Personal details
- Born: Ceawlin Henry Laszlo Thynn 6 June 1974 (age 52) Hammersmith, London, England
- Spouse: Emma McQuiston ​(m. 2013)​
- Children: 2
- Parents: Alexander Thynn, 7th Marquess of Bath; Anna Gyarmathy;
- Education: University College London
- Occupation: Businessman

= Ceawlin Thynn, 8th Marquess of Bath =

British businessman and marquess (born 1974)

Ceawlin Henry Laszlo Thynn, 8th Marquess of Bath (/ˈsiːɔːlɪn/; SEE-aw-lin; born 6 June 1974), styled Viscount Weymouth between 1992 and 2020, is a British peer, landowner, and businessman, active in companies in the leisure, tourism, real estate and financial services sectors.

==Early life==
Born in Hammersmith, the first son and second child of Alexander Thynn, 7th Marquess of Bath, and his wife Anna Gyarmathy, Ceawlin Thynn was educated at Horningsham Primary School, a village school near the family estate of Longleat, in Wiltshire, then at Kingdown School in Warminster and Bedales School in Hampshire; he finally read economics and philosophy at University College London.

He is named after Ceawlin of Wessex, having been born shortly after his father had stood as the Wessex Regionalists' parliamentary candidate in Westbury at the February 1974 United Kingdom general election.

In 1996, Thynn was injured in a building collapse in New Delhi, India, initially thought to be caused by a terrorist bomb, which killed his girlfriend, Jane Kirby, and his business partner, Crinan Wilde.

==Business career==
Thynn began his business career as an emerging markets specialist at the London investment bank Caspian Securities, before becoming a partner in Sabre Projects, a real estate development firm. At Sabre he put together a project with Group Menatep, the holding company of Russia's then-largest oil company, Yukos, to develop a mid-market hotel in every major city in Russia.

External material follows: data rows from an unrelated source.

### src/include/pec_consts.svh
// Offsets, field positions, reset values and timing counts of the probe unit.
`ifndef PEC_CONSTS_SVH
`define PEC_CONSTS_SVH

`define PEC_ADDR_W 8
`define PEC_OFS_CTRL 8'h00
`define PEC_OFS_CMD 8'h04
`define PEC_OFS_ENABLE 8'h08
`define PEC_OFS_EXTCTRL 8'h0c
`define PEC_OFS_SEL1 8'h10
`define PEC_OFS_SEL2 8'h14
`define PEC_OFS_STATUS 8'h18
`define PEC_OFS_EVCNT 8'h1c
`define PEC_OFS_VAL1P 8'h20
`define PEC_OFS_VAL1N 8'h24
`define PEC_OFS_VAL2P 8'h28
`define PEC_OFS_VAL2N 8'h2c
`define PEC_OFS_DIFF1 8'h30
`define PEC_OFS_DIFF2 8'h34
`define PEC_OFS_MISS 8'h38
`define PEC_OFS_TIME 8'h3c
`define PEC_OFS_WLO1 8'h40
`define PEC_OFS_WHI1 8'h44
`define PEC_OFS_WLO2 8'h48
`define PEC_OFS_WHI2 8'h4c

`define PEC_CTRL_MASK 32'h0000013f
`define PEC_CTRL_POS1 0
`define PEC_CTRL_NEG1 1
`define PEC_CTRL_MODE1 4
`define PEC_CTRL_AUTO 8
`define PEC_EXT_MASK 32'h0000007f
`define PEC_EXT_TIME1 0
`define PEC_EXT_WIN1 2
`define PEC_EXT_MISS1 4
`define PEC_EXT_BOTH 6
`define PEC_SEL_MASK 32'h00000007
`define PEC_NUM_SRC 7
`define PEC_RST_WORD 32'h00000000

`define PEC_CLK_HZ 40000000
`define PEC_TICK_US 1
`define PEC_US_CYCLES (`PEC_CLK_HZ / 1000000 * `PEC_TICK_US)

`define PEC_RESP_OKAY 2'b00
`define PEC_RESP_SLVERR 2'b10

`endif

### src/include/pec_pkg.sv
// Types shared by the probe edge capture unit.
package pec_pkg;
  typedef logic [31:0] pec_word_t;
  typedef logic [2:0] pec_sel_t;
  typedef enum logic [1:0] {
    PEC_WIN_OUT = 2'b00,
    PEC_WIN_IN_LO = 2'b01,
    PEC_WIN_IN_HI = 2'b10
  } pec_win_t;
endpackage : pec_pkg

In 2008, Thynn formed the Lion Trust, a private equity vehicle of which he is the principal. The Lion Trust invests in a range of mature and emerging markets.

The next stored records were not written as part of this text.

File: src/rtl/ohvm_pkg.sv
// Purpose: constants and types for the odd half-word vector multiply datapath
// Assumes: little-endian bit numbering in the instruction word (bit 31 is the msb)
package ohvm_pkg;

  // ----------------------------------------------------------------
  // instruction fields
  // ----------------------------------------------------------------
  localparam logic [5:0]  PRIMARY_OP     = 6'h04;
  localparam logic [10:0] XO_SMI         = 11'h46B;
  localparam logic [10:0] XO_SMIA        = 11'h46B;
  localparam logic [10:0] XO_SMIAAW      = 11'h50D;
  localparam logic [10:0] XO_SMIANW      = 11'h58D;
  localparam logic [10:0] XO_SSF         = 11'h407;
  localparam logic [10:0] XO_SSFA        = 11'h427;
  localparam logic [10:0] XO_SSFAAW      = 11'h507;
  localparam logic [10:0] XO_SMI_PLAIN   = 11'h40C;
  localparam logic [10:0] XO_SMIA_ACC    = 11'h42C;

  // ----------------------------------------------------------------
  // lane constants
  // ----------------------------------------------------------------
  localparam logic [31:0] SAT_POS        = 32'h7FFF_FFFF;
  localparam logic [31:0] SAT_NEG        = 32'h8000_0000;
  localparam logic [63:0] ACC_RESET      = 64'h0000_0000_0000_0000;

  typedef enum logic [7:0] {
    OHVM_OP_NONE   = 8'b0000_0001,
    OHVM_OP_MI     = 8'b0000_0010,
    OHVM_OP_MIA    = 8'b0000_0100,
    OHVM_OP_MIAAW  = 8'b0000_1000,
    OHVM_OP_MIANW  = 8'b0001_0000,
    OHVM_OP_SF     = 8'b0010_0000,
    OHVM_OP_SFA    = 8'b0100_0000,
    OHVM_OP_SFAAW  = 8'b1000_0000
  } ohvm_op_e;

  typedef struct packed {
    logic        valid;
    logic [31:0] instr;
    logic [63:0] src_a;
    logic [63:0] src_b;
  } ohvm_req_s;

  typedef struct packed {
    logic        valid;
    logic [4:0]  rd;
    logic [63:0] data;
    logic        acc_we;
  } ohvm_res_s;

  typedef struct packed {
    logic upper_lane_overflow;
    logic lower_lane_overflow;
    logic upper_lane_sticky_overflow;
    logic lower_lane_sticky_overflow;
  } ohvm_stat_s;

endpackage

File: src/rtl/ohvm_lane.sv
// Purpose: one word lane of the odd half-word multiply
// Assumes: operands already selected as signed half-words
// Notes:   purely combinational
`timescale 1ns/1ns
module ohvm_lane (
  input  wire logic                 [15:0] half_a,
  input  wire logic                 [15:0] half_b,
  input  wire logic                 [31:0] acc_word,
  input  wire ohvm_pkg::ohvm_op_e          op,
  output logic                      [31:0] result,
  output logic                             ovf
);
  import ohvm_pkg::*;

  // ----------------------------------------------------------------
  // products
  // ----------------------------------------------------------------
  wire logic signed [31:0] prod    = 32'($signed(half_a)) * 32'($signed(half_b));
  wire logic        [32:0] frac    = {prod, 1'b0};
  wire logic               movf    = frac[32] ^ frac[31];
  wire logic        [31:0] frac_s  = movf ? SAT_POS : frac[31:0];
  wire logic        [32:0] m_sum   = {1'b0, acc_word} + {1'b0, prod};
  wire logic        [32:0] m_dif   = {1'b0, acc_word} - {1'b0, prod};
  wire logic        [32:0] s_sum   = {acc_word[31], acc_word} + {frac_s[31], frac_s};
  wire logic               aovf    = s_sum[32] ^ s_sum[31];
  wire logic        [31:0] s_clamp = aovf ? (s_sum[32] ? SAT_NEG : SAT_POS)
                                          : s_sum[31:0];

  always_comb begin
    result = prod;
    ovf    = 1'b0;
    unique case (op)
      OHVM_OP_MIAAW: result = m_sum[31:0];
      OHVM_OP_MIANW: result = m_dif[31:0];
      OHVM_OP_SF, OHVM_OP_SFA: begin
        result = frac_s;
        ovf    = movf;
      end
      OHVM_OP_SFAAW: begin
        result = s_clamp;
        ovf    = movf | aovf;
      end
      default: result = prod;
    endcase
  end

endmodule // ohvm_lane

File: src/rtl/ohvm_top.sv
// Purpose: odd half-word vector multiply datapath, one result per request with a listed opcode
// Assumes: pipeline presents one request per cycle, operands already read
// Notes:   result and status registered, one cycle latency
`timescale 1ns/1ns
module ohvm_top (
  input  wire logic                 clk,
  input  wire logic                 reset,
  input  wire ohvm_pkg::ohvm_req_s  req,
  output ohvm_pkg::ohvm_res_s       res,
  output logic               [63:0] accumulator_reg,
  output ohvm_pkg::ohvm_stat_s      vector_status_control_reg
);
  import ohvm_pkg::*;

  // ----------------------------------------------------------------
  // helper functions
  // ----------------------------------------------------------------
  // extended opcode to one-hot operation, none when unlisted
  function automatic ohvm_op_e decode_xo(input logic [10:0] xo);
    ohvm_op_e op_v;
    op_v = OHVM_OP_NONE;
    unique case (xo)
      XO_SMI_PLAIN: op_v = OHVM_OP_MI;
      XO_SMIA_ACC:  op_v = OHVM_OP_MIA;
      XO_SMIAAW:    op_v = OHVM_OP_MIAAW;
      XO_SMIANW:    op_v = OHVM_OP_MIANW;
      XO_SSF:       op_v = OHVM_OP_SF;
      XO_SSFA:      op_v = OHVM_OP_SFA;
      XO_SSFAAW:    op_v = OHVM_OP_SFAAW;
      default:      op_v = OHVM_OP_NONE;
    endcase
    return op_v;
  endfunction

  // odd half-word of the upper word lane
  function automatic logic [15:0] odd_half_upper(input logic [63:0] v);
    return v[47:32];
  endfunction

  // odd half-word of the lower word lane
  function automatic logic [15:0] odd_half_lower(input logic [63:0] v);
    return v[15:0];
  endfunction

  // forms that copy their result into the accumulator
  function automatic logic writes_acc(input ohvm_op_e op_v);
    logic we_v;
    we_v = 1'b0;
    unique case (op_v)
      OHVM_OP_MIA,
      OHVM_OP_MIAAW,
      OHVM_OP_MIANW,
      OHVM_OP_SFA,
      OHVM_OP_SFAAW: we_v = 1'b1;
      default:       we_v = 1'b0;
    endcase
    return we_v;
  endfunction

  // forms that update the overflow status
  function automatic logic is_saturating(input ohvm_op_e op_v);
    logic sat_v;
    sat_v = 1'b0;
    unique case (op_v)
      OHVM_OP_SF,
      OHVM_OP_SFA,
      OHVM_OP_SFAAW: sat_v = 1'b1;
      default:       sat_v = 1'b0;
    endcase
    return sat_v;
  endfunction

  // ----------------------------------------------------------------
  // registers and their next values
  // ----------------------------------------------------------------
  ohvm_res_s   res_ff;
  ohvm_res_s   nxt_res;
  logic [63:0] acc_ff;
  logic [63:0] nxt_acc;
  ohvm_stat_s  stat_ff;
  ohvm_stat_s  nxt_stat;

  // ----------------------------------------------------------------
  // request fields
  // ----------------------------------------------------------------
  wire logic [63:0] src_a  = req.src_a;
  wire logic [63:0] src_b  = req.src_b;

  // ----------------------------------------------------------------
  // instruction decode
  // ----------------------------------------------------------------
  wire logic [5:0]  f_prim = req.instr[31:26];
  wire logic [4:0]  f_rd   = req.instr[25:21];
  wire logic [10:0] f_xo   = req.instr[10:0];
  wire logic        hit    = req.valid && (f_prim == PRIMARY_OP);

  // unlisted or foreign opcode decodes as none
  ohvm_op_e op;
  always_comb begin
    op = OHVM_OP_NONE;
    if (hit) begin
      op = decode_xo(f_xo);
    end
  end

  // ----------------------------------------------------------------
  // operand selection
  // ----------------------------------------------------------------
  wire logic [15:0] up_half_a = odd_half_upper(src_a);
  wire logic [15:0] up_half_b = odd_half_upper(src_b);
  wire logic [15:0] lo_half_a = odd_half_lower(src_a);
  wire logic [15:0] lo_half_b = odd_half_lower(src_b);
  wire logic [31:0] up_acc_wd = acc_ff[63:32];
  wire logic [31:0] lo_acc_wd = acc_ff[31:0];

  // ----------------------------------------------------------------
  // lanes
  // ----------------------------------------------------------------
  logic [31:0] up_res;
  logic [31:0] lo_res;
  logic        up_ovf;
  logic        lo_ovf;

  // upper word lane
  ohvm_lane u_upper (
    .half_a   (up_half_a),
    .half_b   (up_half_b),
    .acc_word (up_acc_wd),
    .op       (op),
    .result   (up_res),
    .ovf      (up_ovf)
  );

  // lower word lane
  ohvm_lane u_lower (
    .half_a   (lo_half_a),
    .half_b   (lo_half_b),
    .acc_word (lo_acc_wd),
    .op       (op),
    .result   (lo_res),
    .ovf      (lo_ovf)
  );

  // ----------------------------------------------------------------
  // write control
  // ----------------------------------------------------------------
  wire logic        known  = (op != OHVM_OP_NONE);
  wire logic        acc_we = writes_acc(op);
  wire logic        sat_op = is_saturating(op);
  wire logic [63:0] dval   = {up_res, lo_res};

  // ----------------------------------------------------------------
  // status next value
  // ----------------------------------------------------------------
  // modulo forms leave the status alone
  wire logic nxt_up_ovf = sat_op ? up_ovf : stat_ff.upper_lane_overflow;
  wire logic nxt_lo_ovf = sat_op ? lo_ovf : stat_ff.lower_lane_overflow;
  // sticky bits only ever set here
  wire logic nxt_up_sticky = stat_ff.upper_lane_sticky_overflow | (sat_op & up_ovf);
  wire logic nxt_lo_sticky = stat_ff.lower_lane_sticky_overflow | (sat_op & lo_ovf);

  always_comb begin
    nxt_stat                            = '0;
    nxt_stat.upper_lane_overflow        = nxt_up_ovf;
    nxt_stat.lower_lane_overflow        = nxt_lo_ovf;
    nxt_stat.upper_lane_sticky_overflow = nxt_up_sticky;
    nxt_stat.lower_lane_sticky_overflow = nxt_lo_sticky;
  end

  // ----------------------------------------------------------------
  // answer next value
  // ----------------------------------------------------------------
  always_comb begin
    nxt_res        = '0;
    nxt_res.valid  = known;
    nxt_res.rd     = f_rd;
    nxt_res.data   = dval;
    nxt_res.acc_we = acc_we;
  end

  // ----------------------------------------------------------------
  // accumulator next value
  // ----------------------------------------------------------------
  // holds unless the form writes it
  always_comb begin
    nxt_acc = acc_ff;
    if (acc_we) begin
      nxt_acc = dval;
    end
  end

  // ----------------------------------------------------------------
  // registers
  // ----------------------------------------------------------------
  always_ff @(posedge clk) begin
    if (reset) begin
      res_ff <= '0;
    end else begin
      res_ff <= nxt_res;
    end
  end

  always_ff @(posedge clk) begin
    if (reset) begin
      acc_ff <= ACC_RESET;
    end else begin
      acc_ff <= nxt_acc;
    end
  end

  always_ff @(posedge clk) begin
    if (reset) begin
      stat_ff <= '0;
    end else begin
      stat_ff <= nxt_stat;
    end
  end

  // ----------------------------------------------------------------
  // outputs
  // ----------------------------------------------------------------
  // straight from the registers
  assign res                       = res_ff;
  assign accumulator_reg           = acc_ff;
  assign vector_status_control_reg = stat_ff;

endmodule // ohvm_top

File: config.mk
export PLATFORM = sky130hd
export DESIGN_NAME = ohvm_top
export DESIGN_NICKNAME = d
export VERILOG_FILES = /design/src/rtl/ohvm_pkg.sv /design/src/rtl/ohvm_lane.sv /design/src/rtl/ohvm_top.sv
export SDC_FILE = /design/constraint.sdc
export NUM_CORES = 2
export LEC_CHECK = 0
export BUFFER_PORTS_ARGS = -buffer_cell sky130_fd_sc_hd__buf_4
export CAP_MARGIN = 20
export CORE_MARGIN = 4
export CORE_UTILIZATION = 60
export DETAILED_ROUTE_END_ITERATION = 12
export HOLD_SLACK_MARGIN = 0.02
export PLACE_DENSITY = 0.9
export SYNTH_ARGS = -nofsm -noshare
export SYNTH_HDL_FRONTEND = slang
export SYNTH_SLANG_ARGS = --single-unit
File: constraint.sdc
create_clock -name clk -period 14.82 [get_ports clk]
set_input_delay 3.705 -clock clk [delete_from_list [all_inputs] [get_ports clk]]
set_output_delay 3.705 -clock clk [all_outputs]
set_load 0.1 [all_outputs]
==> impl_metrics.toml <==
[die]
die_y_um = 248.7
start_util_pct = 61.08
row_count = 87
die_area_um2 = 61870
die-width_um = 248.7
coreArea_um2 = 56930
io_pins = 302

[worst_setup_path]
cpMostUsedCell = "fa_1"
critical_path_buf_inv_count = 7
crit_family = "adder cells"
slowest_stage = "fa_1"
cpPeakStageDelay_ns = 0.97
start_kind = "primary input"
worstPathMaxFanout = 16
end_kind = "flip-flop"
critPathRequiredTime_ns = 15.17
cp.arrival_ns = 14.56
critical_path_class = "in2reg"

[grt]
grt_pass1_vias = 31730
grt_pass1_wl_um = 164900
grt_usage_pct = 32.14
grt-ovfl-total = 0
grt_antenna_before_repair = 1
grt_max_degree = 74

[drt]
route.detailed.drc = 0
wire_per_inst_um = 19.96
totalWireLength_um = 101200
vias = 31160
first_pass_iters = 6
dr.first_iter.drc_count = 3271
vias_per_cell = 6.146
ant_nets = 0

[finish]
largest_register_ffs = 71
nFillCells = 4511
area_growth_syn_to_layout_pct = 8.315
drive_gt1_share_pct = 9.184
multi_input_area_um2 = 28810
ff_latch_area_um2 = 2783
finish.utilization_pct = 66.16
finalNetCount = 5284

[clock_tree]
post_cts_buffers = 0
ctsResizeCount = 0
htreeDepth = 4
cts_tree = "yes"
path_clk_slew_ns = 0.06
hold_buffers = 0
worst_skew_pair.late_latency_ns = 0.46
clock-sinks = 139
ctsLongestPathBuffers = 2
cts_root_buffer = "clkbuf_16"
numCtsBuffers = 17

[synthesis]
synth_top_area_share_pct = 30.40
synth_top_family_by_area = "adder cells"
synthTopCellsByArea = "fa_1, ha_1, dfxtp_1"
synth-compound-area-share_pct = 17.53
ys_types = 114
synth-seq-cells = 139
ys_seq_area_share_pct = 8.002
synth.most_common_cell = "inv_1"
synth_edf_count = 0
async_flop_share_pct = 0
synth-xor-area-share_pct = 5.667
synth_mux_area_share_pct = 0.2915
syn_avg_cell_area_um2 = 8.319
synthSimpleGateAreaFrac_pct = 18.32
synth_cells = 4180
synth_fa_ha_area_share_pct = 41.00
ys_top_cells_by_count = "inv_1, fa_1, nand2_1, ha_1, and2_1"
synth_area_um2 = 34770
yosys_warnings = 0
yosysTopAreaCell = "fa_1"
synth_nets = 5165
ys.flop_type = "dfxtp_1"

[timing]
hold_ws_ns = 0.4820
fmax_mhz = 70.38
relSlewSlack_pct = 25.95
drv_slew = 0
finalHoldViolations = 0
period_share_pct = 95.87
setup_violations = 0
fin_tns_setup_ns = 0
grt_setup_unrepaired = "no"
fin_crit_ns = 14.21
finClkSkew_ns = 0.01656
worst_pin_slew_ns = 1.102

[outcome]
status = "complete, no violations"

[place]
io_buffers = 227
dp_hpwl_um = 82290
place.gp.congestion = 0.9793

[worst_hold_path]
worstHoldPathType = "reg2reg"

[flow_run]
cap_violations = 0
==> area by class of cell <==
cell class                      instances  share of cell area, %
Antenna cell                            1               0.006644
Timing Repair Buffer                  276                  5.568
Sequential cell                       139                  7.388
Clock buffer                           18                  1.139
Clock inverter                         14                 0.3588
Inverter                              655                  6.528
Tap cell                              756                  2.511
Multi-Input combinational cell       3210                  76.50
==> cells by family after synthesis <==
group	after synthesis
simple gates	1262
compound gates	895
buf+inv	831
fa+ha+maj	823
xor+xnor	220
flops	139
mux	10
==> worst paths after layout <==
kind,from,end,slack [ns],cells after the start
min,vector_status_control_reg[1]$_SDFF_PP0_,vector_status_control_reg[1]$_SDFF_PP0_,0.48,2
min reg2reg,vector_status_control_reg[1]$_SDFF_PP0_,vector_status_control_reg[1]$_SDFF_PP0_,0.48,2
max,req[1],accumulator_reg[6]$_SDFFE_PP0P_,0.61,36
max reg2reg,accumulator_reg[0]$_SDFFE_PP0P_,accumulator_reg[26]$_SDFFE_PP0P_,10.66,15
==> layer usage <==
| metal | global-route usage [%] | up-vias | share of wire (%) |
|---|---|---|---|
| li1 | - | 14060 | - |
| met1 | 44.05 | 15210 | 41 |
| met2 | 51.88 | 1606 | 46 |
| met3 | 6.170 | 280 | 9.4 |
| met4 | 10.37 | 0 | 3.3 |
| met5 | 0 | - | 0 |
==> per-stage QoR <==
stage / cell area [um2] / cells / setup WS [ns]
after floorplan: 34770 / 4180 / 1.665
after global placement: 37100 / 5036 / 0.5042
after detailed placement: 37100 / 5036 / 0.3722
after CTS: 37660 / 5068 / 0.7910
after global routing: 37660 / 5069 / 0.1298
final: 37660 / 5069 / 0.6117
==> placed cells by master, fill, tap and decap left out, types with 18 or more instances in the layout <==
| master | Yosys | layout |
|---|---|---|
| ha_1 | 294 | 294 |
| and3_1 | 22 | 22 |
| o21a_1 | 27 | 27 |
| or2_2 | 34 | 35 |
| a21o_1 | 92 | 91 |
| a31oi_1 | 24 | 24 |
| fa_1 | 528 | 528 |
| nand3_1 | 45 | 45 |
| nand2b_1 | 53 | 53 |
| and2_1 | 251 | 249 |
| a222oi_1 | 18 | 18 |
| nor2_1 | 226 | 225 |
| a221oi_1 | 27 | 27 |
| buf_4 | 7 | 274 |
| inv_1 | 654 | 654 |
| a211oi_1 | 54 | 54 |
| xor2_1 | 84 | 84 |
| o21ai_0 | 138 | 138 |
| o21ai_1 | 38 | 38 |
| o21bai_1 | 26 | 26 |
| a311oi_1 | 18 | 18 |
| xnor2_1 | 132 | 132 |
| nor2b_1 | 28 | 28 |
| o211ai_1 | 20 | 20 |
| nand4_1 | 23 | 23 |
| a21oi_1 | 225 | 224 |
| dfxtp_1 | 139 | 139 |
| o31ai_1 | 27 | 27 |
| nand3b_1 | 19 | 19 |
| nor3_1 | 56 | 56 |
| nand2_1 | 422 | 422 |
==> worst min-delay path: stages (launching register included) <==
cell and delay, ns:
dfxtp_1 0.33, a21oi_1 0.04, nor2_1 0.07
Power is not shown: default switching activity piles up to over one toggle a cycle in this logic, so the estimate is an artifact.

Since June 2010, Thynn has been a director at Finmetron AB, a Swedish listed firm offering factoring services in Russia.

From 2010 until 2013, Thynn was executive chairman of Wombat's Holdings GmbH – a chain of hostels in Germany and Austria – having acquired a majority stake in the company. In 2013, the company was bought back by its former owners.

==Longleat==
In January 2009, Thynn became chairman of Longleat Enterprises, a limited company that manages business interests at Longleat House and Safari Park on the family estate of Longleat, Wiltshire, as well as the commercial activities at Cheddar Gorge, in the Mendip Hills in Somerset. In early 2010, Thynn's father passed the management of the family business over to him. Following this retirement, Thynn hired a new estate chief executive, David Bradley, formerly of Legoland. Together, they worked with designers from Hollywood to make improvements to the house and park; additions to the park included "Jungle Kingdom", "Monkey Temple", and "Hunters of the Sky". In September 2013, Bradley resigned, and in February 2014 the American Bob Montgomery was hired for the same role.

In April 2020, Thynn's father died, and he succeeded him as Marquess of Bath.

Thynn is a trustee of the Longleat Charitable Trust, a charity established in 1996 that focuses on relieving poverty around the Longleat estate and Cheddar Gorge.

==Politics==
Thynn made donations of £30,000 and £15,000 to the Liberal Democrats during the 2019 general election.

==Personal life==
In November 2012, aged 38, Thynn announced his engagement to Emma McQuiston, the daughter of Suzanna McQuiston and Nigerian oil billionaire Chief Oladipo Jadesimi, a founder and the executive chairman of Lagos Deep Offshore Logistics. She is a younger half-sister of Iain McQuiston, the husband of Thynn's half-aunt, Lady Silvy Cerne Thynne, a daughter of his paternal grandfather, the 6th Marquess of Bath, by his second wife. Thynn’s mother was reported as strongly disapproving of her son's upcoming marriage, due to her prospective daughter-in-law's African ancestry, and she was not invited to the wedding.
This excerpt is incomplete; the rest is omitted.